Around 550 jobs are being axed at Daily Mirror and Daily Express newspaper publisher Reach after it saw sales and advertising revenues tumble during the coronavirus lockdown.
The group – which also owns a raft of regional newspaper titles across the UK – said it is cutting about 12% of its workforce under an overhaul aimed at saving £35 million a year.
Reach said it will look to create a single editorial division for national and regional titles, as well as a central national and regional circulation operation, while also simplifying management.
In an internal email to Reach staff seen by the PA news agency, the group warned that at least around 325 of the job cuts will go across the editorial and circulation departments.
But Reach will end the recent temporary pay cuts for all staff, except senior executives and board members, and invest more heavily in its digital operations amid an increasing shift towards online news.
Details of the job cuts came as Reach revealed that group revenues slumped 27.5% in its second quarter to June 28 as sales of newspapers fell sharply amid the coronavirus lockdown, sending shares down as much as 16%.
Reach chief executive Jim Mullen said: “Structural change in the media sector has accelerated during the pandemic and this has resulted in increased adoption of our digital products.
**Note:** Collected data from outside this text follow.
<file path="config.mk">
export PLATFORM = sky130hd
export DESIGN_NAME = hls_run_sequencer
export DESIGN_NICKNAME = d
export VERILOG_FILES = /design/src/rtl/hls_run_sequencer.sv
export SDC_FILE = /design/constraint.sdc
export NUM_CORES = 1
export LEC_CHECK = 0
export ABC_AREA = 1
export BUFFER_PORTS_ARGS = -buffer_cell sky130_fd_sc_hd__buf_4
export CAP_MARGIN = 0
export CORE_MARGIN = 2
export CORE_UTILIZATION = 60
export CTS_BUF_LIST = sky130_fd_sc_hd__clkbuf_8 sky130_fd_sc_hd__clkbuf_16
export DETAILED_ROUTE_END_ITERATION = 16
export GPL_TIMING_DRIVEN = 0
export PLACE_DENSITY = 0.8
export SYNTH_ARGS = -nofsm -noshare
export SYNTH_HDL_FRONTEND = slang
export SYNTH_SLANG_ARGS = --single-unit
</file>
<file path="constraint.sdc">
create_clock -name clock -period 3.5 [get_ports clock]
set_input_delay 0.35 -clock clock [delete_from_list [all_inputs] [get_ports clock]]
set_output_delay 0.35 -clock clock [all_outputs]
set_load 0.02 [all_outputs]
</file>
<file path="src/rtl/hls_run_sequencer.sv">
// Batch run sequencer: resets and starts N_CH DUT channels, measures cycles to
// done (or timeout) per channel, and streams one result record per channel per run.
module hls_run_sequencer #(
  parameter int N_CH     = 1,
  parameter int CNT_W    = 32,
  parameter int TIMEOUT  = 200000000,
  parameter int NUM_RUNS = 1,
  parameter int RUN_W    = 16,
  localparam int CH_W    = (N_CH > 1) ? $clog2(N_CH) : 1
) (
  input  logic              clock,
  input  logic              reset,
  input  logic              go,
  output logic              dut_rst_n,
  output logic [N_CH-1:0]   dut_start,
  input  logic [N_CH-1:0]   dut_done,
  output logic              res_valid,
  input  logic              res_ready,
  output logic [CH_W-1:0]   res_ch,
  output logic [RUN_W-1:0]  res_run,
  output logic [CNT_W-1:0]  res_cycles,
  output logic [1:0]        res_status,
  output logic              busy,
  output logic              batch_done
);

  typedef enum logic [2:0] {
    S_IDLE, S_SETUP, S_START, S_WAIT, S_REPORT, S_FINISH
  } state_t;

  localparam logic [CNT_W-1:0] TO       = CNT_W'(TIMEOUT);
  localparam logic [RUN_W-1:0] LAST_RUN = RUN_W'(NUM_RUNS - 1);
  localparam logic [CH_W-1:0]  LAST_CH  = CH_W'(N_CH - 1);

  state_t            state;
  logic              setup_cnt;
  logic [CNT_W-1:0]  cnt;
  logic [RUN_W-1:0]  run_idx;
  logic [N_CH-1:0]   captured;
  logic [CNT_W-1:0]  cap_cyc [N_CH];
  logic              cap_to  [N_CH];
  logic [CH_W-1:0]   rep_ch;

  logic              in_run;
  logic              at_limit;
  logic              run_over;
  logic [N_CH-1:0]   done_new;
  logic [N_CH-1:0]   flags_next;
  logic [CNT_W-1:0]  cyc_next [N_CH];
  logic              to_next  [N_CH];
  logic [CH_W-1:0]   next_ch;

  // A done seen in the timeout cycle is taken as completed; only channels
  // still silent at that point get the timeout record.
  always_comb begin
    in_run     = (state == S_START) || (state == S_WAIT);
    at_limit   = in_run && (cnt == TO);
    done_new   = in_run ? (dut_done & ~captured) : '0;
    flags_next = captured | done_new;
    run_over   = in_run && ((&flags_next) || at_limit);
    next_ch    = rep_ch + CH_W'(1);
    for (int i = 0; i < N_CH; i++) begin
      cyc_next[i] = cap_cyc[i];
      to_next[i]  = cap_to[i];
      if (done_new[i]) begin
        cyc_next[i] = cnt;
        to_next[i]  = 1'b0;
      end else if (!captured[i] && at_limit) begin
        cyc_next[i] = TO;
        to_next[i]  = 1'b1;
      end
    end
  end

  always_ff @(posedge clock) begin
    if (!reset) begin
      state      <= S_IDLE;
      setup_cnt  <= 1'b0;
      cnt        <= '0;
      run_idx    <= '0;
      captured   <= '0;
      rep_ch     <= '0;
      dut_rst_n  <= 1'b0;
      dut_start  <= '0;
      res_valid  <= 1'b0;
      res_ch     <= '0;
      res_run    <= '0;
      res_cycles <= '0;
      res_status <= '0;
      busy       <= 1'b0;
      batch_done <= 1'b0;
    end else begin
      dut_start  <= '0;
      batch_done <= 1'b0;
      case (state)
        S_IDLE: begin
          dut_rst_n <= 1'b1;
          if (go) begin
            state     <= S_SETUP;
            run_idx   <= '0;
            busy      <= 1'b1;
            dut_rst_n <= 1'b0;
            setup_cnt <= 1'b0;
          end
        end
        S_SETUP: begin
          if (setup_cnt) begin
            state     <= S_START;
            dut_rst_n <= 1'b1;
            dut_start <= '1;
            cnt       <= CNT_W'(1);
            captured  <= '0;
          end else begin
            setup_cnt <= 1'b1;
          end
        end
        S_START, S_WAIT: begin
          for (int i = 0; i < N_CH; i++) begin
            cap_cyc[i] <= cyc_next[i];
            cap_to[i]  <= to_next[i];
          end
          captured <= flags_next;
          if (cnt != TO) cnt <= cnt + CNT_W'(1);
          if (run_over) begin
            state      <= S_REPORT;
            rep_ch     <= '0;
            res_valid  <= 1'b1;
            res_ch     <= '0;
            res_run    <= run_idx;
            res_cycles <= cyc_next[0];
            res_status <= {2{to_next[0]}};
          end else begin
            state <= S_WAIT;
          end
        end
        S_REPORT: begin
          if (res_ready) begin
            if (rep_ch == LAST_CH) begin
              res_valid <= 1'b0;
              if (run_idx != LAST_RUN) begin
                run_idx   <= run_idx + RUN_W'(1);
                state     <= S_SETUP;
                dut_rst_n <= 1'b0;
                setup_cnt <= 1'b0;
              end else begin
                state      <= S_FINISH;
                batch_done <= 1'b1;
              end
            end else begin
              rep_ch     <= next_ch;
              res_ch     <= next_ch;
              res_cycles <= cap_cyc[next_ch];
              res_status <= {2{cap_to[next_ch]}};
            end
          end
        end
        S_FINISH: begin
          state <= S_IDLE;
          busy  <= 1'b0;
        end
        default: state <= S_IDLE;
      endcase
    end
  end

endmodule

</file>
[src/rtl/sort_pkg.sv]
// Shared definitions for the sort datapath: float field layout, FSM encoding and
// the total-order key used for comparing IEEE-style words as plain unsigned values.
package sort_pkg;
  localparam int NK    = 23;
  localparam int M     = 8;
  localparam int L     = NK + M + 1;
  localparam int K_DEF = 10;

  typedef logic [L-1:0] word_t;

  typedef enum logic [1:0] {
    ST_IDLE  = 2'd0,
    ST_FILL  = 2'd1,
    ST_DRAIN = 2'd2
  } state_e;

  // Negatives invert fully, positives flip the sign bit: -0 lands just below +0.
  function automatic word_t order_key(input word_t w);
    return w ^ {1'b1, {(L-1){w[L-1]}}};
  endfunction
endpackage

[src/rtl/sort_frame_buf.sv]
// K-entry frame store: one write port, one registered read port.
module sort_frame_buf
  import sort_pkg::*;
#(
  parameter int K  = K_DEF,
  parameter int AW = $clog2(K) + 1
) (
  input  logic          clk,
  input  logic          reset,
  input  logic          wr_en,
  input  logic [AW-1:0] wr_addr,
  input  logic [L-1:0]  wr_data,
  input  logic          rd_en,
  input  logic [AW-1:0] rd_addr,
  output logic [L-1:0]  rd_data
);
  word_t mem [K];
  word_t rd_word;

  always_ff @(posedge clk) begin
    for (int i = 0; i < K; i++)
      if (wr_en && wr_addr == AW'(i)) mem[i] <= wr_data;
  end

  always_comb begin
    rd_word = '0;
    for (int i = 0; i < K; i++)
      if (rd_addr == AW'(i)) rd_word = mem[i];
  end

  always_ff @(posedge clk) begin
    if (reset)      rd_data <= '0;
    else if (rd_en) rd_data <= rd_word;
  end
endmodule

[src/rtl/sort_result_drain.sv]
// Captures one sorted frame from the free-running shell, flags order violations,
// then replays the frame on a valid/ready stream so a slow consumer may stall.
module sort_result_drain
  import sort_pkg::*;
#(
  parameter int K  = K_DEF,
  parameter int CW = $clog2(K) + 1
) (
  input  logic          clk,
  input  logic          reset,
  input  logic          in_valid,
  input  logic [L-1:0]  in_word,
  output logic          m_valid,
  input  logic          m_ready,
  output logic [L-1:0]  m_data,
  output logic          m_last,
  output logic          order_err,
  output logic          overrun,
  output logic          busy,
  output logic [CW-1:0] fill_cnt
);
  localparam logic [CW-1:0] LAST = CW'(K - 1);

  state_e        state;
  logic [CW-1:0] wr, rd;
  word_t         prev_key, key_in;
  logic          wr_en, rd_en;
  logic [CW-1:0] wr_addr, rd_addr;

  assign key_in  = order_key(in_word);
  assign wr_en   = in_valid && !reset && (state == ST_IDLE || state == ST_FILL);
  assign wr_addr = (state == ST_IDLE) ? '0 : wr;
  // Prefetch the next element so m_data always shows buf[rd] when m_valid is up.
  assign rd_en   = (state == ST_DRAIN) && (!m_valid || (m_ready && rd != LAST));
  assign rd_addr = m_valid ? rd + CW'(1) : '0;
  assign busy    = (state != ST_IDLE);

  sort_frame_buf #(.K(K), .AW(CW)) u_buf (
    .clk     (clk),
    .reset   (reset),
    .wr_en   (wr_en),
    .wr_addr (wr_addr),
    .wr_data (in_word),
    .rd_en   (rd_en),
    .rd_addr (rd_addr),
    .rd_data (m_data)
  );

  always_ff @(posedge clk) begin
    if (reset) begin
      state     <= ST_IDLE;
      wr        <= '0;
      rd        <= '0;
      fill_cnt  <= '0;
      m_valid   <= 1'b0;
      m_last    <= 1'b0;
      order_err <= 1'b0;
      overrun   <= 1'b0;
      prev_key  <= '0;
    end else begin
      case (state)
        ST_IDLE, ST_FILL: begin
          if (in_valid) begin
            wr       <= (wr_addr == LAST) ? LAST : wr_addr + CW'(1);
            fill_cnt <= wr_addr + CW'(1);
            prev_key <= key_in;
            if (state == ST_IDLE)       order_err <= 1'b0;
            else if (key_in < prev_key) order_err <= 1'b1;
            state <= (wr_addr == LAST) ? ST_DRAIN : ST_FILL;
          end
        end
        ST_DRAIN: begin
          if (in_valid) overrun <= 1'b1;
          if (!m_valid) begin
            m_valid <= 1'b1;
            rd      <= '0;
            m_last  <= (LAST == '0);
          end else if (m_ready) begin
            if (rd == LAST) begin
              state    <= ST_IDLE;
              m_valid  <= 1'b0;
              m_last   <= 1'b0;
              fill_cnt <= '0;
              rd       <= '0;
              wr       <= '0;
            end else begin
              rd     <= rd + CW'(1);
              m_last <= (rd + CW'(1) == LAST);
            end
          end
        end
        default: state <= ST_IDLE;
      endcase
    end
  end
endmodule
“However, due to reduced advertising demand, we have not seen commensurate increases in digital revenue.
“To meet these challenges and to accelerate our customer value strategy, we have completed plans to transform the business and are ready to begin the process of implementation.
“Regrettably, these plans involve a reduction in our workforce and we will ensure all impacted colleagues are treated with fairness and respect throughout the forthcoming consultation process.”
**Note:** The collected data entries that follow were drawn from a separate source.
<file path="src/rtl/rsa_op_controller.sv">
// Job sequencer for the dataPath modular-exponentiation engine: latches operands on start,
// pulses the engine through reset/run, guards the run with a cycle timeout and registers the result.
module rsa_op_controller #(
  parameter int WordSize   = 32,
  parameter int RST_CYCLES = 2,
  parameter int MAX_CYCLES = 4096
) (
  input  logic                clk,
  input  logic                reset,
  input  logic                start,
  input  logic                abort,
  input  logic                mode,
  input  logic [WordSize-1:0] text_in,
  input  logic [WordSize-1:0] pub_key,
  input  logic [WordSize-1:0] priv_key,
  input  logic [WordSize-1:0] mod_in,
  output logic                busy,
  output logic                done,
  output logic                timeout_err,
  output logic [WordSize-1:0] result,
  output logic [WordSize-1:0] dp_input_text,
  output logic [WordSize-1:0] dp_key,
  output logic [WordSize-1:0] dp_mod,
  output logic                dp_load,
  output logic                dp_running,
  output logic                dp_divide,
  input  logic                dp_over,
  input  logic [WordSize-1:0] dp_output_text
);

  localparam int RunW = $clog2(MAX_CYCLES + 1);
  localparam int SetW = $clog2(RST_CYCLES + 1);

  localparam logic [2:0] S_IDLE    = 3'd0;
  localparam logic [2:0] S_SETUP   = 3'd1;
  localparam logic [2:0] S_RUN     = 3'd2;
  localparam logic [2:0] S_CAPTURE = 3'd3;
  localparam logic [2:0] S_DONE    = 3'd4;
  localparam logic [2:0] S_ABORT   = 3'd5;

  localparam logic [RunW-1:0] RUN_LAST   = RunW'(MAX_CYCLES - 1);
  localparam logic [SetW-1:0] SETUP_LAST = SetW'(RST_CYCLES - 1);

  logic [2:0]          state_q, state_d;
  logic [SetW-1:0]     set_cnt_q, set_cnt_d;
  logic [RunW-1:0]     run_cnt_q, run_cnt_d;
  logic                busy_q, busy_d;
  logic                done_q, done_d;
  logic                timeout_err_q, timeout_err_d;
  logic [WordSize-1:0] result_q, result_d;
  logic [WordSize-1:0] text_q, text_d;
  logic [WordSize-1:0] key_q, key_d;
  logic [WordSize-1:0] mod_q, mod_d;
  logic                load_q, load_d;
  logic                running_q, running_d;
  logic                divide_q, divide_d;

  // Next-state, counters, operand latch and result capture.
  always_comb begin
    state_d       = state_q;
    set_cnt_d     = set_cnt_q;
    run_cnt_d     = run_cnt_q;
    timeout_err_d = timeout_err_q;
    result_d      = result_q;
    text_d        = text_q;
    key_d         = key_q;
    mod_d         = mod_q;
    case (state_q)
      S_IDLE: begin
        if (start) begin
          text_d        = text_in;
          mod_d         = mod_in;
          key_d         = mode ? priv_key : pub_key;
          timeout_err_d = 1'b0;
          set_cnt_d     = '0;
          state_d       = S_SETUP;
        end else begin
          state_d = S_IDLE;
        end
      end
      S_SETUP: begin
        if (abort) begin
          state_d = S_ABORT;
        end else if (set_cnt_q == SETUP_LAST) begin
          run_cnt_d = '0;
          state_d   = S_RUN;
        end else begin
          set_cnt_d = set_cnt_q + SetW'(1);
        end
      end
      S_RUN: begin
        run_cnt_d = run_cnt_q + RunW'(1);
        // The first RUN cycle sees the engine just leaving reset, so its over flag is not trusted.
        if (abort) begin
          state_d = S_ABORT;
        end else if (dp_over && (run_cnt_q != '0)) begin
          state_d = S_CAPTURE;
        end else if (run_cnt_q == RUN_LAST) begin
          timeout_err_d = 1'b1;
          result_d      = '0;
          state_d       = S_DONE;
        end else begin
          state_d = S_RUN;
        end
      end
      S_CAPTURE: begin
        result_d = dp_output_text;
        state_d  = S_DONE;
      end
      S_DONE:  state_d = S_IDLE;
      S_ABORT: state_d = S_IDLE;
      default: state_d = S_IDLE;
    endcase
  end

  // Moore outputs decoded from the next state so they register alongside it.
  always_comb begin
    busy_d    = 1'b0;
    done_d    = 1'b0;
    load_d    = 1'b0;
    running_d = 1'b0;
    divide_d  = 1'b1;
    case (state_d)
      S_IDLE: begin
        divide_d = 1'b1;
      end
      S_SETUP: begin
        busy_d = 1'b1;
        load_d = 1'b1;
      end
      S_RUN: begin
        busy_d    = 1'b1;
        load_d    = 1'b1;
        running_d = 1'b1;
        divide_d  = 1'b0;
      end
      S_CAPTURE: begin
        busy_d   = 1'b1;
        load_d   = 1'b1;
        divide_d = 1'b0;
      end
      S_DONE: begin
        done_d = 1'b1;
      end
      S_ABORT: begin
        busy_d = 1'b1;
      end
      default: begin
        divide_d = 1'b1;
      end
    endcase
  end

  // State and output registers with synchronous reset.
  always_ff @(posedge clk) begin
    if (reset) begin
      state_q       <= S_IDLE;
      set_cnt_q     <= '0;
      run_cnt_q     <= '0;
      busy_q        <= 1'b0;
      done_q        <= 1'b0;
      timeout_err_q <= 1'b0;
      result_q      <= '0;
      text_q        <= '0;
      key_q         <= '0;
      mod_q         <= '0;
      load_q        <= 1'b0;
      running_q     <= 1'b0;
      divide_q      <= 1'b1;
    end else begin
      state_q       <= state_d;
      set_cnt_q     <= set_cnt_d;
      run_cnt_q     <= run_cnt_d;
      busy_q        <= busy_d;
      done_q        <= done_d;
      timeout_err_q <= timeout_err_d;
      result_q      <= result_d;
      text_q        <= text_d;
      key_q         <= key_d;
      mod_q         <= mod_d;
      load_q        <= load_d;
      running_q     <= running_d;
      divide_q      <= divide_d;
    end
  end

  assign busy          = busy_q;
  assign done          = done_q;
  assign timeout_err   = timeout_err_q;
  assign result        = result_q;
  assign dp_input_text = text_q;
  assign dp_key        = key_q;
  assign dp_mod        = mod_q;
  assign dp_load       = load_q;
  assign dp_running    = running_q;
  assign dp_divide     = divide_q;

endmodule
</file>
Reach – which also owns local titles including the Manchester Evening News, Liverpool Echo and the Bristol Post – told staff the overhaul would see it create an internal group wire service to share editorial content and resources.
The group added it was also overhauling working patterns across “many areas of the business”.
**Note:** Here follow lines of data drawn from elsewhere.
--- src/rtl/mem_port_arbiter.sv ---
// Shares one single-ported memory between instruction fetch and load/store, one transaction
// at a time, with data-side priority bounded by a fetch starvation counter and a hang watchdog.
module mem_port_arbiter #(
    parameter int STARVE_LIMIT = 4,
    parameter int MAX_WAIT     = 64
) (
    input  logic               clk,
    input  logic               reset,
    mem_port_arbiter_if.master bus
);
    typedef enum logic [1:0] {IDLE, IF_BUSY, DM_BUSY, ERR} state_t;

    localparam logic [3:0] STARVE_MAX = 4'(STARVE_LIMIT);
    localparam logic [7:0] WAIT_LAST  = 8'(MAX_WAIT - 1);
    localparam logic [7:0] WAIT_MAX   = 8'(MAX_WAIT);

    state_t      state_q, state_d;
    logic [3:0]  starve_cnt_q, starve_cnt_d;
    logic [7:0]  wait_cnt_q, wait_cnt_d;
    logic        discard_q, discard_d;
    logic        mem_we_q, mem_we_d;
    logic [31:0] mem_addr_q, mem_addr_d;
    logic [31:0] mem_wdata_q, mem_wdata_d;
    logic [2:0]  mem_type_q, mem_type_d;
    logic [31:0] if_rdata_q, if_rdata_d;
    logic        if_valid_q, if_valid_d;
    logic [31:0] dm_rdata_q, dm_rdata_d;
    logic        dm_valid_q, dm_valid_d;

    logic if_elig, dm_elig;

    // A requester whose completion pulse is still high has not yet retired its request.
    assign if_elig = bus.if_req & ~if_valid_q;
    assign dm_elig = bus.dm_req & ~dm_valid_q;

    always_ff @(posedge clk) begin
        if (reset) begin
            state_q      <= IDLE;
            starve_cnt_q <= '0;
            wait_cnt_q   <= '0;
            discard_q    <= 1'b0;
            mem_we_q     <= 1'b0;
            mem_addr_q   <= '0;
            mem_wdata_q  <= '0;
            mem_type_q   <= '0;
            if_rdata_q   <= '0;
            if_valid_q   <= 1'b0;
            dm_rdata_q   <= '0;
            dm_valid_q   <= 1'b0;
        end else begin
            state_q      <= state_d;
            starve_cnt_q <= starve_cnt_d;
            wait_cnt_q   <= wait_cnt_d;
            discard_q    <= discard_d;
            mem_we_q     <= mem_we_d;
            mem_addr_q   <= mem_addr_d;
            mem_wdata_q  <= mem_wdata_d;
            mem_type_q   <= mem_type_d;
            if_rdata_q   <= if_rdata_d;
            if_valid_q   <= if_valid_d;
            dm_rdata_q   <= dm_rdata_d;
            dm_valid_q   <= dm_valid_d;
        end
    end

    always_comb begin
        state_d      = state_q;
        starve_cnt_d = starve_cnt_q;
        wait_cnt_d   = wait_cnt_q;
        discard_d    = discard_q;
        mem_we_d     = mem_we_q;
        mem_addr_d   = mem_addr_q;
        mem_wdata_d  = mem_wdata_q;
        mem_type_d   = mem_type_q;
        if_rdata_d   = if_rdata_q;
        if_valid_d   = 1'b0;
        dm_rdata_d   = dm_rdata_q;
        dm_valid_d   = 1'b0;

        case (state_q)
            IDLE: begin
                discard_d = 1'b0;
                if (dm_elig && !(if_elig && (starve_cnt_q == STARVE_MAX))) begin
                    state_d     = DM_BUSY;
                    wait_cnt_d  = '0;
                    mem_we_d    = bus.dm_we;
                    mem_addr_d  = bus.dm_addr;
                    mem_wdata_d = bus.dm_wdata;
                    mem_type_d  = bus.dm_type;
                    // Only reached with IF waiting while the count is below the limit.
                    if (if_elig) begin
                        starve_cnt_d = starve_cnt_q + 4'd1;
                    end
                end else if (if_elig) begin
                    state_d      = IF_BUSY;
                    wait_cnt_d   = '0;
                    starve_cnt_d = '0;
                    mem_we_d     = 1'b0;
                    mem_addr_d   = bus.if_addr;
                    mem_wdata_d  = '0;
                    mem_type_d   = 3'b000;
                end
            end
            IF_BUSY, DM_BUSY: begin
                if ((state_q == IF_BUSY) && bus.if_flush) begin
                    discard_d = 1'b1;
                end
                if (bus.mem_ready) begin
                    state_d   = IDLE;
                    discard_d = 1'b0;
                    if (state_q == IF_BUSY) begin
                        if (!(discard_q || bus.if_flush)) begin
                            if_valid_d = 1'b1;
                            if_rdata_d = bus.mem_rdata;
                        end
                    end else begin
                        dm_valid_d = 1'b1;
                        if (!mem_we_q) begin
                            dm_rdata_d = bus.mem_rdata;
                        end
                    end
                end else if (wait_cnt_q == WAIT_LAST) begin
                    state_d    = ERR;
                    wait_cnt_d = WAIT_MAX;
                end else begin
                    wait_cnt_d = wait_cnt_q + 8'd1;
                end
            end
            default: begin
                state_d = ERR;
            end
        endcase
    end

    assign bus.mem_req   = (state_q == IF_BUSY) || (state_q == DM_BUSY);
    assign bus.mem_we    = mem_we_q;
    assign bus.mem_addr  = mem_addr_q;
    assign bus.mem_wdata = mem_wdata_q;
    assign bus.mem_type  = mem_type_q;
    assign bus.if_rdata  = if_rdata_q;
    assign bus.if_valid  = if_valid_q;
    assign bus.dm_rdata  = dm_rdata_q;
    assign bus.dm_valid  = dm_valid_q;
    assign bus.if_stall  = bus.if_req & ~if_valid_q;
    assign bus.dm_stall  = bus.dm_req & ~dm_valid_q;
    assign bus.err       = (state_q == ERR);
endmodule

--- src/flat_wrapper.sv ---
// flat-port wrapper written by rule: the top's interface ports become plain ports
module mem_port_arbiter_flat 
#(
    parameter int STARVE_LIMIT = 4,
    parameter int MAX_WAIT     = 64
)
  (clk, reset, bus_if_req, bus_if_addr, bus_if_flush, bus_if_rdata, bus_if_valid, bus_if_stall, bus_dm_req, bus_dm_we, bus_dm_addr, bus_dm_wdata, bus_dm_type, bus_dm_rdata, bus_dm_valid, bus_dm_stall, bus_mem_req, bus_mem_we, bus_mem_addr, bus_mem_wdata, bus_mem_type, bus_mem_ready, bus_mem_rdata, bus_err);
  mem_port_arbiter_if bus_i ();
  input  logic clk;
  input  logic reset;
  input wire logic [$bits(bus_i.if_req)-1:0] bus_if_req;
  input wire logic [$bits(bus_i.if_addr)-1:0] bus_if_addr;
  input wire logic [$bits(bus_i.if_flush)-1:0] bus_if_flush;
  output wire logic [$bits(bus_i.if_rdata)-1:0] bus_if_rdata;
  output wire logic [$bits(bus_i.if_valid)-1:0] bus_if_valid;
  output wire logic [$bits(bus_i.if_stall)-1:0] bus_if_stall;
  input wire logic [$bits(bus_i.dm_req)-1:0] bus_dm_req;
  input wire logic [$bits(bus_i.dm_we)-1:0] bus_dm_we;
  input wire logic [$bits(bus_i.dm_addr)-1:0] bus_dm_addr;
  input wire logic [$bits(bus_i.dm_wdata)-1:0] bus_dm_wdata;
  input wire logic [$bits(bus_i.dm_type)-1:0] bus_dm_type;
  output wire logic [$bits(bus_i.dm_rdata)-1:0] bus_dm_rdata;
  output wire logic [$bits(bus_i.dm_valid)-1:0] bus_dm_valid;
  output wire logic [$bits(bus_i.dm_stall)-1:0] bus_dm_stall;
  output wire logic [$bits(bus_i.mem_req)-1:0] bus_mem_req;
  output wire logic [$bits(bus_i.mem_we)-1:0] bus_mem_we;
  output wire logic [$bits(bus_i.mem_addr)-1:0] bus_mem_addr;
  output wire logic [$bits(bus_i.mem_wdata)-1:0] bus_mem_wdata;
  output wire logic [$bits(bus_i.mem_type)-1:0] bus_mem_type;
  input wire logic [$bits(bus_i.mem_ready)-1:0] bus_mem_ready;
  input wire logic [$bits(bus_i.mem_rdata)-1:0] bus_mem_rdata;
  output wire logic [$bits(bus_i.err)-1:0] bus_err;
  assign bus_i.if_req = bus_if_req;
  assign bus_i.if_addr = bus_if_addr;
  assign bus_i.if_flush = bus_if_flush;
  assign bus_if_rdata = bus_i.if_rdata;
  assign bus_if_valid = bus_i.if_valid;
  assign bus_if_stall = bus_i.if_stall;
  assign bus_i.dm_req = bus_dm_req;
  assign bus_i.dm_we = bus_dm_we;
  assign bus_i.dm_addr = bus_dm_addr;
  assign bus_i.dm_wdata = bus_dm_wdata;
  assign bus_i.dm_type = bus_dm_type;
  assign bus_dm_rdata = bus_i.dm_rdata;
  assign bus_dm_valid = bus_i.dm_valid;
  assign bus_dm_stall = bus_i.dm_stall;
  assign bus_mem_req = bus_i.mem_req;
  assign bus_mem_we = bus_i.mem_we;
  assign bus_mem_addr = bus_i.mem_addr;
  assign bus_mem_wdata = bus_i.mem_wdata;
  assign bus_mem_type = bus_i.mem_type;
  assign bus_i.mem_ready = bus_mem_ready;
  assign bus_i.mem_rdata = bus_mem_rdata;
  assign bus_err = bus_i.err;
  mem_port_arbiter #(.STARVE_LIMIT(STARVE_LIMIT), .MAX_WAIT(MAX_WAIT)) u_core (.clk(clk), .reset(reset), .bus(bus_i));
endmodule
While no immediate changes are planned for the printing division, it stressed it continues to “monitor market developments”.
Reach saw group revenues plunge as much as 30.5% in April, while digital revenues fell sharply overall in the second quarter, down 14.8% despite readers switching online for their news.
It said circulation still remains “significantly” below levels seen before the pandemic, although it has seen a “modest but encouraging” improvement in June, with group revenue declines narrowing slightly to 23.9% last month.
Digital sales falls pared back to 4.9% in June, while print revenues were down 26.7%.
Reach said it was raising its customer registrations target to 10 million by 2022, having already hit its 2020 aim of more than 2.5 million.
Reach has more than 70 websites across news, sport and showbusiness.